I'm thinking that I might be able to do this with OpenOffice Calc, but I'm not sure if it can be done in batch (I'm looking, haven't found) which would be the berries, but, so far, no luck there (and I probably missed something simple).

Is there anything anybody knows of that does a good job of after-the-face editing of CSV files?

perbh 10-15-2013 01:01 PM

According to wikipedia (.csv):

The CSV file format is very simple and supported by almost all spreadsheets and database management systems. Many programming languages have libraries available that support CSV files. Many implementations support changing the field-separator character and some quoting conventions, although it is safest to use the simplest conventions, to maximize the recipients' chances of handling the data.

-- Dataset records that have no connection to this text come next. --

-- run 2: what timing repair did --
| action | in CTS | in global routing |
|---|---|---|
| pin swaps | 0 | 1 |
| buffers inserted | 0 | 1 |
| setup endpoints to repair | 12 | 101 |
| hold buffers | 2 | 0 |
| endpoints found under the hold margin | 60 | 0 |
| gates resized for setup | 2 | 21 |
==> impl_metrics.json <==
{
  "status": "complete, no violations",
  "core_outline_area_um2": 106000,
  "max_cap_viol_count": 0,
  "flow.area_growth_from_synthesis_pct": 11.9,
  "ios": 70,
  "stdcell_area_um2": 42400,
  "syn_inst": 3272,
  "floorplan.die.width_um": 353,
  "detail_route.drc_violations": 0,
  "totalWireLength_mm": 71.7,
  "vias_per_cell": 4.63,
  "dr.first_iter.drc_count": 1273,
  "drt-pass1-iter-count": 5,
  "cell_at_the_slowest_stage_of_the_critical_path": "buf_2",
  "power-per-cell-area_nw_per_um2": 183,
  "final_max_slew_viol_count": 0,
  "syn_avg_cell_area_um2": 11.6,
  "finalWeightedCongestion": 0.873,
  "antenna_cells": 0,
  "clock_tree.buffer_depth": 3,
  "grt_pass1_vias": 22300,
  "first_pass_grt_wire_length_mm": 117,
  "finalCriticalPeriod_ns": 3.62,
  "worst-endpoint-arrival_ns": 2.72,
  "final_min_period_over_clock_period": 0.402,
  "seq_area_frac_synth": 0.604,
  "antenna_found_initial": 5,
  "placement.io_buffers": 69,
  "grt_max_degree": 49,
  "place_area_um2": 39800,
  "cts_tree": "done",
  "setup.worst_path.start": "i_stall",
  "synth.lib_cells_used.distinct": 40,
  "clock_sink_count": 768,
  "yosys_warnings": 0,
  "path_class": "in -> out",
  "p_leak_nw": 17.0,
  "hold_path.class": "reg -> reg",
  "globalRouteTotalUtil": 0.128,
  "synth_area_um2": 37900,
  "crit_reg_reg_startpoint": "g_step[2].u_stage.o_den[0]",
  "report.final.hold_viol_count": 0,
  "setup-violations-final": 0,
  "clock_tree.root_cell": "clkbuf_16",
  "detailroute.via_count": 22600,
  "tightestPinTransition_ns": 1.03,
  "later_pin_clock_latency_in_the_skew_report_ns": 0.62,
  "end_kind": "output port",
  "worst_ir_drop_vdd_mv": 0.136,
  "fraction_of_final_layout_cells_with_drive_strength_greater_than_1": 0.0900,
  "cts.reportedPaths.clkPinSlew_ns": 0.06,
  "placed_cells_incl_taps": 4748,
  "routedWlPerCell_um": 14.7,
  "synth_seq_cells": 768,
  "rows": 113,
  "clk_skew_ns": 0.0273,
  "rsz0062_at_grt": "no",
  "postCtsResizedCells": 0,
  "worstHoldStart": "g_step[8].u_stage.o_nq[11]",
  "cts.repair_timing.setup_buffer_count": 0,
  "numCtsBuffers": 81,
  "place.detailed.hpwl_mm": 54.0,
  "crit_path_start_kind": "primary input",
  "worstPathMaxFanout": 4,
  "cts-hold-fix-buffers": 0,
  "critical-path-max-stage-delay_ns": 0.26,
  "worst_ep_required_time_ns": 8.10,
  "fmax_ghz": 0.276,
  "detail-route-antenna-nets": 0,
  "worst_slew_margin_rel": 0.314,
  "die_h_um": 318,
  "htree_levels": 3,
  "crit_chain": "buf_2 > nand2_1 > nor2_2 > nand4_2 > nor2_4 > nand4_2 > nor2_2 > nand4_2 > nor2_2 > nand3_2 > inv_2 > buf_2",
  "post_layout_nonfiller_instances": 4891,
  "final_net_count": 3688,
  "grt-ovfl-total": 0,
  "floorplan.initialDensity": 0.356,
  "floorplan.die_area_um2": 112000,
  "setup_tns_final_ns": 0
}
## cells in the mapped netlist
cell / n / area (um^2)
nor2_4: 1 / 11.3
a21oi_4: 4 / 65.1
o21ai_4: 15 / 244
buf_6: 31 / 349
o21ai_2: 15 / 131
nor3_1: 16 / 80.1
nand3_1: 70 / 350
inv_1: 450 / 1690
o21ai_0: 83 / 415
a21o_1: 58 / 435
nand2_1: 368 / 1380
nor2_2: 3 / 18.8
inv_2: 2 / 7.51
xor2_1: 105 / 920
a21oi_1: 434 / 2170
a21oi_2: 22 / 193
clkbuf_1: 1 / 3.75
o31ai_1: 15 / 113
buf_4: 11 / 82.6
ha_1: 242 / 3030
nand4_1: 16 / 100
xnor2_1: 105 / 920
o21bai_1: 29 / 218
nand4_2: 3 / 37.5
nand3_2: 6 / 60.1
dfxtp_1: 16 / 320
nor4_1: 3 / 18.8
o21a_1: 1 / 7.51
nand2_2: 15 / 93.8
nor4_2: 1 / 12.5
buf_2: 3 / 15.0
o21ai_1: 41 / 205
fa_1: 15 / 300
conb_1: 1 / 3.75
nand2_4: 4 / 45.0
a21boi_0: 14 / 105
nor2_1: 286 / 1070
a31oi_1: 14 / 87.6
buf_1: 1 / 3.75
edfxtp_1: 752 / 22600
--- src/rtl/feb_ram.sv ---
// generic single-write, single-read ram with registered read data
// no dependencies
module feb_ram #(
   parameter int WIDTH = 8,
   parameter int DEPTH = 256
) (
   input  logic                     clock,
   input  logic                     wr_en,
   input  logic [$clog2(DEPTH)-1:0] wr_addr,
   input  logic [WIDTH-1:0]         wr_data,
   input  logic                     rd_en,
   input  logic [$clog2(DEPTH)-1:0] rd_addr,
   output logic [WIDTH-1:0]         rd_data
);

   logic [WIDTH-1:0] mem [DEPTH];
   logic [WIDTH-1:0] rd_data_ff;

   always_ff @(posedge clock) begin
      if (wr_en) begin
         mem[wr_addr] <= wr_data;
      end
      if (rd_en) begin
         rd_data_ff <= mem[rd_addr];
      end
   end

   assign rd_data = rd_data_ff;

endmodule

--- config.mk ---
export PLATFORM = sky130hd
export DESIGN_NAME = feb_ram
export DESIGN_NICKNAME = d
export VERILOG_FILES = /design/src/rtl/feb_ram.sv
export SDC_FILE = /design/constraint.sdc
export NUM_CORES = 2
export LEC_CHECK = 0
export BUFFER_PORTS_ARGS = -buffer_cell sky130_fd_sc_hd__buf_2
export CAP_MARGIN = 20
export CORE_MARGIN = 3
export CORE_UTILIZATION = 60
export CTS_CLUSTER_DIAMETER = 150
export CTS_CLUSTER_SIZE = 14
export DETAILED_ROUTE_END_ITERATION = 7
export PLACE_DENSITY_LB_ADDON = 0.1
export SYNTH_ARGS = -nofsm -noshare
export SYNTH_HDL_FRONTEND = slang
export SYNTH_SLANG_ARGS = --single-unit
--- constraint.sdc ---
create_clock -name clock -period 5.9 [get_ports clock]
set_clock_uncertainty 0.1 [all_clocks]
set_input_delay 1.18 -clock clock [delete_from_list [all_inputs] [get_ports clock]]
set_output_delay 1.18 -clock clock [all_outputs]
set_load 0.03 [all_outputs]
## After elaboration in Yosys (flattened, before gate mapping)

Memories as Yosys holds them, arrays and structs flattened. A register that Yosys moved wholly into a read port is not among the register bits.
Cells that the tools add are included.

| word-level totals | value |
|---|---|
| register bits after elaboration | 0 |
| bits in writable memories | 2048 |
| input bits | 27 |
| word-level logic and storage cells | 3 |
| memories | 1 |

Memory list:

| name | words | width | read ports | clocked after Yosys merged registers in | write ports | line | RTL |
|---|---|---|---|---|---|---|---|
| mem | 256 | 8 | 1 | 1 | 1 | 16 | `logic [WIDTH-1:0] mem [DEPTH];` |

| operators by class | value |
|---|---|
| muxes and demuxes | 2 |

Operators by type and width:

| operator | number |
|---|---|
| $mux 1 | 2 |

## Longest topological paths before layout

| depth | value |
|---|---|
| depth in word-level cells | 2 |
| mapped depth | 11 |
| mapped depth without buffers | 6 |

## Worst setup path before layout

No wires, ideal clock.

| timing | value |
|---|---|
| path kind | input port to flip-flop |
| start point | input rd_addr[0] |
| end point | register rd_data_ff[2], in the netlist rd_data[2], read port of mem (data pin) |
| data arrival time | 2.987 ns |
| setup slack | 2.544 ns |
| cell stages on the path | 9 |
| path buffers | 4 |
| cell sequence | buf_6 buf_12 buf_8 buf_2 mux4_2 a22oi_1 a21oi_1 nor4_1 nor4_2 |

RTL lines:

| element | line | RTL |
|---|---|---|
| start: declaration | 12 | `input logic [$clog2(DEPTH)-1:0] rd_addr,` |
| end: declaration | 17 | `logic [WIDTH-1:0] rd_data_ff;` |

==> metrics <==
Storage cell area roughly 62,000 µm²; CTS H-tree depth 4; post-synthesis simple-gate area fraction around 2.6%; post-synthesis compound-gate area fraction roughly 3.4%; CP max stage cell buf_2; crit-path max FO 24; Worst EP arrival between 4 and 5 ns; worst-margin pin slew roughly 1.2 ns; status finished, final reports clean; slew margin rel. roughly a fifth; DRT antenna net count 0; logic gate share of total power under 10%; WL final 190 mm; router iterations before antenna repair 6; register area share after synthesis between 70% and 80%; share of layout cells above drive strength 1 21.3%; Vias/cell between 6 and 7; Clk pwr share a little over a third; DP Cell Count roughly 5,400; Max Clock Freq 230 MHz; die height between 300 and 400 µm; Cells after Synth 3,733; Cell Area, Synth about 80,000 µm²; Resized Gates After CTS 0; Final Hold Vio Count 0; Die Wd 370 µm; RSZ-0062 raised after global routing no; hold crit path type input pin to flop; multiplexer share of the synthesized area approximately 15%; Global Route Usage Sum 28.3%; adder-cell share of the synthesized area 0%; leakage power between 20 and 30 nW; clock buffer depth 3; Power Dens Cells 317 nW/µm²; Residual DRC 0; FP Rows about 130; clk slew on worst S/H paths roughly 0.070 ns; sw power between 5 and 6 mW; Core Area 132,000 µm²; Crit. End Element flop; IO Pins 35; first-iteration detailed-routing DRC count just under 5,000; Synth top area share between 70% and 80%; CP cell instances buf_2 > buf_4 > nor2b_1 > a221oi_1 > o211ai_1 > nand3_1 > nor4_1 > buf_2 > nor4_1; number of synthesized flops with an enable pin 2,056; Hold WS about 0.77 ns; fill cell count ~8,400; Post-Layout Cell Count 5,603; postcts setup bufs 0; Int Pwr approximately 22 mW; initial antenna violation count 9; Final Max Slew Viols 0; Netlist cell types 54; type of origin of the critical path input pin; TNS Setup 0 ns; share of power burned in registers 59.0%; sw frac 20.7%; Die Area roughly 140,000 µm²; CTS Hold Bufs 0; HPWL Detailed 117 mm; total grt overflow 0; wire per inst roughly 34 µm; ys async rst share 0%; GPL Wtd Cong around 0.86; Min Clock Period, post-route roughly 4.4 ns; XOR/XNOR share of the synthesized area 0%; CTS Root Cell clkbuf_16; first-pass GRT wire length 277 mm; fin crit share 73.8%; # clock sinks between 2,000 and 2,500; CTS tree yes; Yosys warning count 0; largest net degree at the start of global routing roughly 160; final net count around 3,900; Synth area leader edfxtp_1; Initial Util between 60% and 70%; worst vdd ir around 340 µV; Layout area overhead 8.38%; top_reg_cell synth edfxtp_1; mean post-synth cell area around 21 µm²; CTS Buf Count 164; multi-input logic area 16,500 µm²; most instantiated library cell after synthesis edfxtp_1; Crit Path Class input pin to flop; max-cap check violation count 0; Skew-Pair Late Insertion Delay approximately 0.79 ns; via count 38,700; IO Port Bufs 34; #FFs+latches synth 2,056; main combinational cell family by area after synthesis multiplexers; commonest cells in the netlist 2,056 x edfxtp_1, 454 x mux4_2, 282 x nor2_1; vias in the first global route ~39,000; Setup violations, final 0; CP peak stage delay about 0.84 ns; Synth area leaders edfxtp_1 78%, mux4_2 13%, mux2i_1 1.7%; Syn Nets 3,760; Critical Path RT roughly 6.3 ns
registers in the layout, indices dropped and copies added (netlist names):
| name | flops |
|---|---|
| rd_data | 8 |
| mem | 2048 |
power by group through the flow:
| stage | clock [mW] | sequential [mW] | combinational, mW |
|---|---|---|---|
| CTS | 9.90 | 16.1 | 1.46 |
| finish | 9.76 | 16.1 | 1.46 |
| floorplan | 0 | 16.4 | 0.782 |
| global route | 10.4 | 16.1 | 1.53 |
| detailed placement | 0 | 16.4 | 1.46 |
| global placement | 0 | 16.4 | 1.42 |
final timing paths:
check                                 start    endpoint  slack (ns)  cells after the start
worst min register to register   mem[32][5]  rd_data[5]        0.90                      6
worst max-delay path             rd_addr[3]  rd_data[1]        1.54                      9
worst min-delay path                  rd_en  rd_data[6]        0.77                      1
worst max register to register  mem[101][1]  rd_data[1]        2.84                      7
placed cells by master (no fill, tap or decap), types with 3 or more instances in the layout:
cell	Yosys	routed
a211oi_1	16	16
a21oi_1	96	96
a221oi_1	13	13
a22o_1	8	8
a22oi_1	133	133
and2_1	6	6
buf_12	8	22
buf_2	31	24
buf_4	27	103
clkbuf_16	0	170
clkbuf_8	0	8
clkinv_8	0	3
diode_2	0	8
edfxtp_1	2056	2056
inv_6	0	5
mux2i_1	134	134
mux4_2	454	454
nand2_1	33	33
nand2b_1	8	8
nand3_1	34	32
nand4_1	10	10
nor2_1	282	279
nor2b_1	31	28
nor3_1	22	22
nor4_1	24	21
nor4_2	3	6
o211ai_1	10	10
o21ai_0	10	10
o221ai_1	46	46
o22a_1	5	5
o22ai_1	28	28
o32ai_1	4	4
or2_2	4	4
cell type report:
class | count | area share [%]
Clock buffer | 170 | 4.93
Inverter | 2 | 0.00870
Antenna cell | 8 | 0.0232
Tap cell | 1755 | 2.54
Timing Repair Buffer | 160 | 1.72
Clock inverter | 10 | 0.135
Multi-Input combinational cell | 1442 | 19.1
Sequential cell | 2056 | 71.5
cell families (layout without fill, tap and decap cells):
group | after synthesis | count (layout)
mux | 591 | 591
flops | 2056 | 2056
simple gates | 466 | 466
other cells | 0 | 8
compound gates | 385 | 385
buf+inv | 235 | 342
critical path, delay by kind of cell:
kind | cells | cell delay (ns)
AOI/OAI and AO/OA | 2 | 0.43
and+or+nand+nor | 4 | 1.54
buffers and inverters | 3 | 1.57
routing by layer:
layer | vias to the layer above | routed length (µm) | GRT usage, %
met5 | - | 0 | 0
met4 | 0 | 7040 | 9.85
met3 | 381 | 16600 | 5.09
met2 | 2101 | 92600 | 44.9
met1 | 20400 | 73400 | 40.5
li1 | 15800 | - | -
per-stage QoR:
step / cell area [µm²] / util (%) / setup slack (ns) / power [mW]
2_1_floorplan: 79600 / - / 2.54 / 17.2
3_3_place_gp: 81900 / 62.2 / 0.470 / 17.9
3_5_place_dp: 81900 / 62.2 / 0.791 / 17.9
4_1_cts: 86300 / 65.5 / 1.65 / 27.5
5_1_grt: 86300 / 65.6 / 1.38 / 28.1
6_report: 86300 / 65.6 / 1.54 / 27.3
Note: power is estimated with default switching activity, not from simulation.
`src/rtl/feb_pkg.sv`:
```
// shared constants and types for the fire effect heat buffer
// no dependencies
package feb_pkg;

   localparam int MAX_ROWS    = 64;
   localparam int MAX_COLS    = 128;
   localparam int SOURCE_HEAT = 36;

   localparam int ROW_W   = $clog2(MAX_ROWS);
   localparam int COL_W   = $clog2(MAX_COLS);
   localparam int ADDR_W  = ROW_W + COL_W;
   localparam int DEPTH   = MAX_ROWS * MAX_COLS;
   localparam int HEAT_W  = 6;
   localparam int ROWS_W  = ROW_W + 1;
   localparam int COLS_W  = COL_W + 1;

   localparam int CSR_IDX_W  = 2;
   localparam int CSR_DATA_W = COLS_W;

   localparam logic [CSR_IDX_W-1:0] REG_ROWS = CSR_IDX_W'(0);
   localparam logic [CSR_IDX_W-1:0] REG_COLS = CSR_IDX_W'(1);

   localparam logic [HEAT_W-1:0] SOURCE_HEAT_VAL = HEAT_W'(SOURCE_HEAT);

   typedef struct packed {
      logic [ROW_W-1:0] row;
      logic [COL_W-1:0] col;
      logic             last;
   } scan_pos_type;

endpackage

```
`src/rtl/feb_scan.sv`:
```
// size registers and scan position counter of the heat buffer
// depends on feb_pkg
module feb_scan
   import feb_pkg::*;
(
   input  logic                  clock,
   input  logic                  reset,
   input  logic                  csr_wen,
   input  logic [CSR_IDX_W-1:0]  csr_index,
   input  logic [CSR_DATA_W-1:0] csr_wdata,
   input  logic                  advance,
   output logic [ROWS_W-1:0]     rows_in_use,
   output logic [COLS_W-1:0]     cols_in_use,
   output scan_pos_type          pos
);

   localparam logic [ROWS_W-1:0] ROWS_LO = ROWS_W'(2);
   localparam logic [ROWS_W-1:0] ROWS_HI = ROWS_W'(MAX_ROWS);
   localparam logic [COLS_W-1:0] COLS_LO = COLS_W'(1);
   localparam logic [COLS_W-1:0] COLS_HI = COLS_W'(MAX_COLS);

   logic [ROWS_W-1:0] rows_ff, rows_in;
   logic [COLS_W-1:0] cols_ff, cols_in;
   logic [ROW_W-1:0]  row_ff, row_in;
   logic [COL_W-1:0]  col_ff, col_in;
   logic [ROWS_W-1:0] wr_rows;
   logic [COLS_W-1:0] wr_cols;
   logic [ROW_W-1:0]  cur_row;
   logic [COL_W-1:0]  cur_col;
   logic              out_of_frame;

   always_comb begin
      wr_rows = csr_wdata[ROWS_W-1:0];
      if (wr_rows < ROWS_LO) begin
         wr_rows = ROWS_LO;
      end else if (wr_rows > ROWS_HI) begin
         wr_rows = ROWS_HI;
      end
      wr_cols = csr_wdata[COLS_W-1:0];
      if (wr_cols < COLS_LO) begin
         wr_cols = COLS_LO;
      end else if (wr_cols > COLS_HI) begin
         wr_cols = COLS_HI;
      end
   end

   // position that does not fit the current size falls back to the first pixel of the scan
   assign out_of_frame = (({1'b0, row_ff} + ROWS_W'(2)) > rows_ff)
                         || ({1'b0, col_ff} >= cols_ff);
   assign cur_row = out_of_frame ? ROW_W'(rows_ff - ROWS_W'(2)) : row_ff;
   assign cur_col = out_of_frame ? COL_W'(cols_ff - COLS_W'(1)) : col_ff;

   always_comb begin
      rows_in = rows_ff;
      cols_in = cols_ff;
      row_in  = row_ff;
      col_in  = col_ff;
      if (csr_wen) begin
         if (csr_index == REG_ROWS) begin
            rows_in = wr_rows;
         end
         if (csr_index == REG_COLS) begin
            cols_in = wr_cols;
         end
         if (csr_index == REG_ROWS || csr_index == REG_COLS) begin
            row_in = ROW_W'(rows_in - ROWS_W'(2));
            col_in = COL_W'(cols_in - COLS_W'(1));
         end
      end else if (advance) begin
         if (cur_col == '0) begin
            col_in = COL_W'(cols_ff - COLS_W'(1));
            if (cur_row == '0) begin
               row_in = ROW_W'(rows_ff - ROWS_W'(2));
            end else begin
               row_in = cur_row - ROW_W'(1);
            end
         end else begin
            row_in = cur_row;
            col_in = cur_col - COL_W'(1);
         end
      end
   end

   always_ff @(posedge clock) begin
      if (reset) begin
         rows_ff <= ROWS_HI;
         cols_ff <= COLS_HI;
         row_ff  <= ROW_W'(ROWS_HI - ROWS_W'(2));
         col_ff  <= COL_W'(COLS_HI - COLS_W'(1));
      end else begin
         rows_ff <= rows_in;
         cols_ff <= cols_in;
         row_ff  <= row_in;
         col_ff  <= col_in;
      end
   end

   assign rows_in_use = rows_ff;
   assign cols_in_use = cols_ff;
   assign pos.row     = cur_row;
   assign pos.col     = cur_col;
   assign pos.last    = (cur_row == '0) && (cur_col == '0);

endmodule

```
### config.mk
export PLATFORM = sky130hd
export DESIGN_NAME = ascii_integer_parser_core
export DESIGN_NICKNAME = d
export VERILOG_FILES = /design/src/aip_pkg.sv /design/src/aip_front.sv /design/src/aip_fifo.sv /design/src/aip_back.sv /design/src/ascii_integer_parser_core.sv
export VERILOG_INCLUDE_DIRS = /design/src /design/src/src
export SDC_FILE = /design/constraint.sdc
export NUM_CORES = 1
export LEC_CHECK = 0
export BUFFER_PORTS_ARGS = -buffer_cell sky130_fd_sc_hd__buf_2
export CAP_MARGIN = 20
export CORE_AREA = 5 5 133 147
export CTS_CLUSTER_DIAMETER = 150
export DETAILED_ROUTE_END_ITERATION = 8
export DIE_AREA = 0 0 138 152
export GPL_ROUTABILITY_DRIVEN = 1
export PLACE_DENSITY = 0.76
export SLEW_MARGIN = 20
export SYNTH_ARGS = -nofsm -noshare
export SYNTH_HDL_FRONTEND = slang
export SYNTH_HIERARCHICAL = 1
export SYNTH_SLANG_ARGS = --single-unit
export TNS_END_PERCENT = 5
### constraint.sdc
create_clock -name clk -period 5.8 [get_ports clk]
set_input_delay 0.87 -clock clk [delete_from_list [all_inputs] [get_ports clk]]
set_output_delay 0.87 -clock clk [all_outputs]
set_load 0.03 [all_outputs]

Microsoft Excel will open .csv files, but depending on the system's regional settings, it may expect a semicolon as a separator instead of a comma, since in some languages the comma is used as the decimal separator. Also, many regional versions of Excel will not be able to deal with Unicode in CSV. One simple solution when encountering such difficulties is to change the filename extension from .csv to .txt; then opening the file from an already running Excel with the "Open" command.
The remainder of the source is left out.